Strain promoted azide alkyne cycloaddition, an efficient surface functionalization strategy for microRNA magnetic separation

In an emergency context, the detection of microRNA (miRNA), which are potential biomarkers of cardiovascular and muscular pathologies is hampered by the time required for the various steps involved: treatment of the patient sample, reverse transcription (RT), and finally polymerase chain reaction (PCR). In this context, magnetically assisted extraction of miRNA could shorten the sample treatment duration and enable a potential pre-concentration to gain in sensitivity. To this goal, magnetic nanoparticles (MNP) functionalized with DNA were developed.
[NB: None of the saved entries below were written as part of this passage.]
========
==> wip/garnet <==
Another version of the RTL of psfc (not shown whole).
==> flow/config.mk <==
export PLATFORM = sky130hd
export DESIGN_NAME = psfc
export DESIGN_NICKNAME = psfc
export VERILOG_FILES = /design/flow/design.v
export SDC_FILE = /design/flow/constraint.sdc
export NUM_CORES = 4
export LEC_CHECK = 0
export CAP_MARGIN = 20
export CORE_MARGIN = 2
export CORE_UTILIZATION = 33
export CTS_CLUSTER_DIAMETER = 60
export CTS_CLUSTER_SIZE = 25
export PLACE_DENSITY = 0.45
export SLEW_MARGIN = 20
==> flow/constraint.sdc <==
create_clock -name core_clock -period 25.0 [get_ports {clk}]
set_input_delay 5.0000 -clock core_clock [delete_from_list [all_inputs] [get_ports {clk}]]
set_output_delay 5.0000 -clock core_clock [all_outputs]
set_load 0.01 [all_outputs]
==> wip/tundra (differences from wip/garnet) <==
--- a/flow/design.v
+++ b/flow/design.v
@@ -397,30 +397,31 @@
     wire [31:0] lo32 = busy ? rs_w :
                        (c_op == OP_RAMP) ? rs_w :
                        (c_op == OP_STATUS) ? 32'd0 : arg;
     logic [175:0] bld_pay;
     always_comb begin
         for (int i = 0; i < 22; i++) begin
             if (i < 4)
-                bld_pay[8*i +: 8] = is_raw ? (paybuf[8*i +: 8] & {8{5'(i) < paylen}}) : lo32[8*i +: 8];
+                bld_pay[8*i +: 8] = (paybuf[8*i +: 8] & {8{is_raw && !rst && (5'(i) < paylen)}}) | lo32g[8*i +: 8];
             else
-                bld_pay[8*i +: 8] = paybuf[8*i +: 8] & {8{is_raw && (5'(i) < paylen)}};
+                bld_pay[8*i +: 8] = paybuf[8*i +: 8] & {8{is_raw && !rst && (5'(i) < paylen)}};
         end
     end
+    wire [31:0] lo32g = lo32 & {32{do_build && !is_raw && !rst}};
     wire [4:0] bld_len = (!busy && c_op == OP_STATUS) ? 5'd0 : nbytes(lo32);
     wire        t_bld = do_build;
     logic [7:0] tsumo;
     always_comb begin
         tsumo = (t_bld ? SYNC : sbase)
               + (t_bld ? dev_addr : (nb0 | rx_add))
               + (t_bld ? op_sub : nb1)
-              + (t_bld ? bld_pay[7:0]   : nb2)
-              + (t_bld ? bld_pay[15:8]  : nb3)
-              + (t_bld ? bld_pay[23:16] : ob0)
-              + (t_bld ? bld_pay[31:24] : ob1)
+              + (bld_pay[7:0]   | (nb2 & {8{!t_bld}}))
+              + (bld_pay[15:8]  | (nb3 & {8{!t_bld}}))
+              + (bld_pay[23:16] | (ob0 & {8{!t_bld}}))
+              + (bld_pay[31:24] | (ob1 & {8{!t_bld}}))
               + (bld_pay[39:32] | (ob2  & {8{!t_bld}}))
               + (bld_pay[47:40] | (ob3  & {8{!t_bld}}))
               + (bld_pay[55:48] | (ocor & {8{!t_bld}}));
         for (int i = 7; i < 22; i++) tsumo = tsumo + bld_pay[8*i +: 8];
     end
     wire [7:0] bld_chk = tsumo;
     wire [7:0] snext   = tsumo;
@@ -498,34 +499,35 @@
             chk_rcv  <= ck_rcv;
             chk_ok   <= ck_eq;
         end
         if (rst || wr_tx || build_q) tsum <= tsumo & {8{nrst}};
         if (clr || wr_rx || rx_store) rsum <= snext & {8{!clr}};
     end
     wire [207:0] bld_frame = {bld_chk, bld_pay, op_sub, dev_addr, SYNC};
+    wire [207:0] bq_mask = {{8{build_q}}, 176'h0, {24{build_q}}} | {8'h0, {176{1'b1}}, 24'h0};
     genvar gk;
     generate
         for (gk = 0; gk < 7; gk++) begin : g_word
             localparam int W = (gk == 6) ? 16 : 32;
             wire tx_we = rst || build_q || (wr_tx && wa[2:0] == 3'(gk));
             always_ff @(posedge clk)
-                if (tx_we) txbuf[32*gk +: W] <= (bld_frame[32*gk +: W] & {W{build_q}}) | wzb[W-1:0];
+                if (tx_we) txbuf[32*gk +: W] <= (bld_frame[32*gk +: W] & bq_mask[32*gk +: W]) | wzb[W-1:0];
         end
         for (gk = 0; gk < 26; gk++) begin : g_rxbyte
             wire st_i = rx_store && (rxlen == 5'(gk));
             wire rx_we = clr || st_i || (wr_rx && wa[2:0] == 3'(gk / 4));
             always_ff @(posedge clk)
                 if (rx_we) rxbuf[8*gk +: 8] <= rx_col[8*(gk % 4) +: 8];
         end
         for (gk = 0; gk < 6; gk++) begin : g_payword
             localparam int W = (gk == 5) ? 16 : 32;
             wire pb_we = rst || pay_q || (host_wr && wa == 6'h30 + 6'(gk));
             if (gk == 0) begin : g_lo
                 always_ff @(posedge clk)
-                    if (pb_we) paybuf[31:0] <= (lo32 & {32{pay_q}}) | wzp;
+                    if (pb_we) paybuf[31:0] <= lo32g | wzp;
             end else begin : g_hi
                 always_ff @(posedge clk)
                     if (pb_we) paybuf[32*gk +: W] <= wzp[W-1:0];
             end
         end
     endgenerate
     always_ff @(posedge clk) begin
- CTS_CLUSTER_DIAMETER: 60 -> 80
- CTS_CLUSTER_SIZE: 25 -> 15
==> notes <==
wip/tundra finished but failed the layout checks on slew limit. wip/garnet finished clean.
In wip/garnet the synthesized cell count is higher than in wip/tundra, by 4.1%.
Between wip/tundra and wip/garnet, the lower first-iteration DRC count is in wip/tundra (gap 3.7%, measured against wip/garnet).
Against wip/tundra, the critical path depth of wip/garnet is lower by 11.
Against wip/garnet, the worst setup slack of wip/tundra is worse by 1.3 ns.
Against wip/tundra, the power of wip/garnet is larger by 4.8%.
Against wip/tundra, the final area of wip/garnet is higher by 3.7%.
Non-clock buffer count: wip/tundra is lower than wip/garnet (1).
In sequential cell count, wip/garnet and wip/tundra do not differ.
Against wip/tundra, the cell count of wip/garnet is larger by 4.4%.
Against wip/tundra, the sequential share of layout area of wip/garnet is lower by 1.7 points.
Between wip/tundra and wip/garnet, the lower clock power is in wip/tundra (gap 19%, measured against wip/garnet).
Maghemite nanoparticles were coated with a layer of silica, doubly functionalized with PEG chains to guarantee colloidal stability and limit non-specific protein adsorption, and amine functions to allow post-functionalization with DNA which have complementary sequences of the targeted miRNA. Two post-functionalization strategies were tested, one based on the reaction between a thiolated DNA and a maleimide group at the surface of the MNP, the other between an azide-functionalized DNA and a dibenzocyclooctyne group on the surface of the MNP. The strain-promoted azide alkyne cycloaddition (SPAAC click chemistry) proved to be the most efficient functionalization strategy. Optimization of the complementary DNA grafting protocol, carried out by varying the ratios between the quantities of dibenzocyclooctyne groups and DNA and between the quantities of DNA and MNP, revealed on the one hand that the quantity of DNA grafted per nanoparticle could be finely controlled, and on the other hand that the grafting on the MNP’s surface of an excessive quantity of dibenzocyclooctyne groups led to a reduction in grafting yields. The optimized process was used for grafting the complementary DNA of 6 different miRNA, including 4 biomarkers of muscle injury (miR-1, 133a, 133b, and 206). It led to the grafting of approximately 4 complementary DNA per MNP, whatever the nucleotide sequence considered. Capture of the targeted miRNA by magnetic separation was then studied in buffered model media and in complex biological media. This study showed that MNP allowed magnetically-assisted extraction of target miRNA with good hybridization yields, even in biological media for which the capture capacity was preserved at around 75 %, with rapid kinetics and satisfactory selectivity.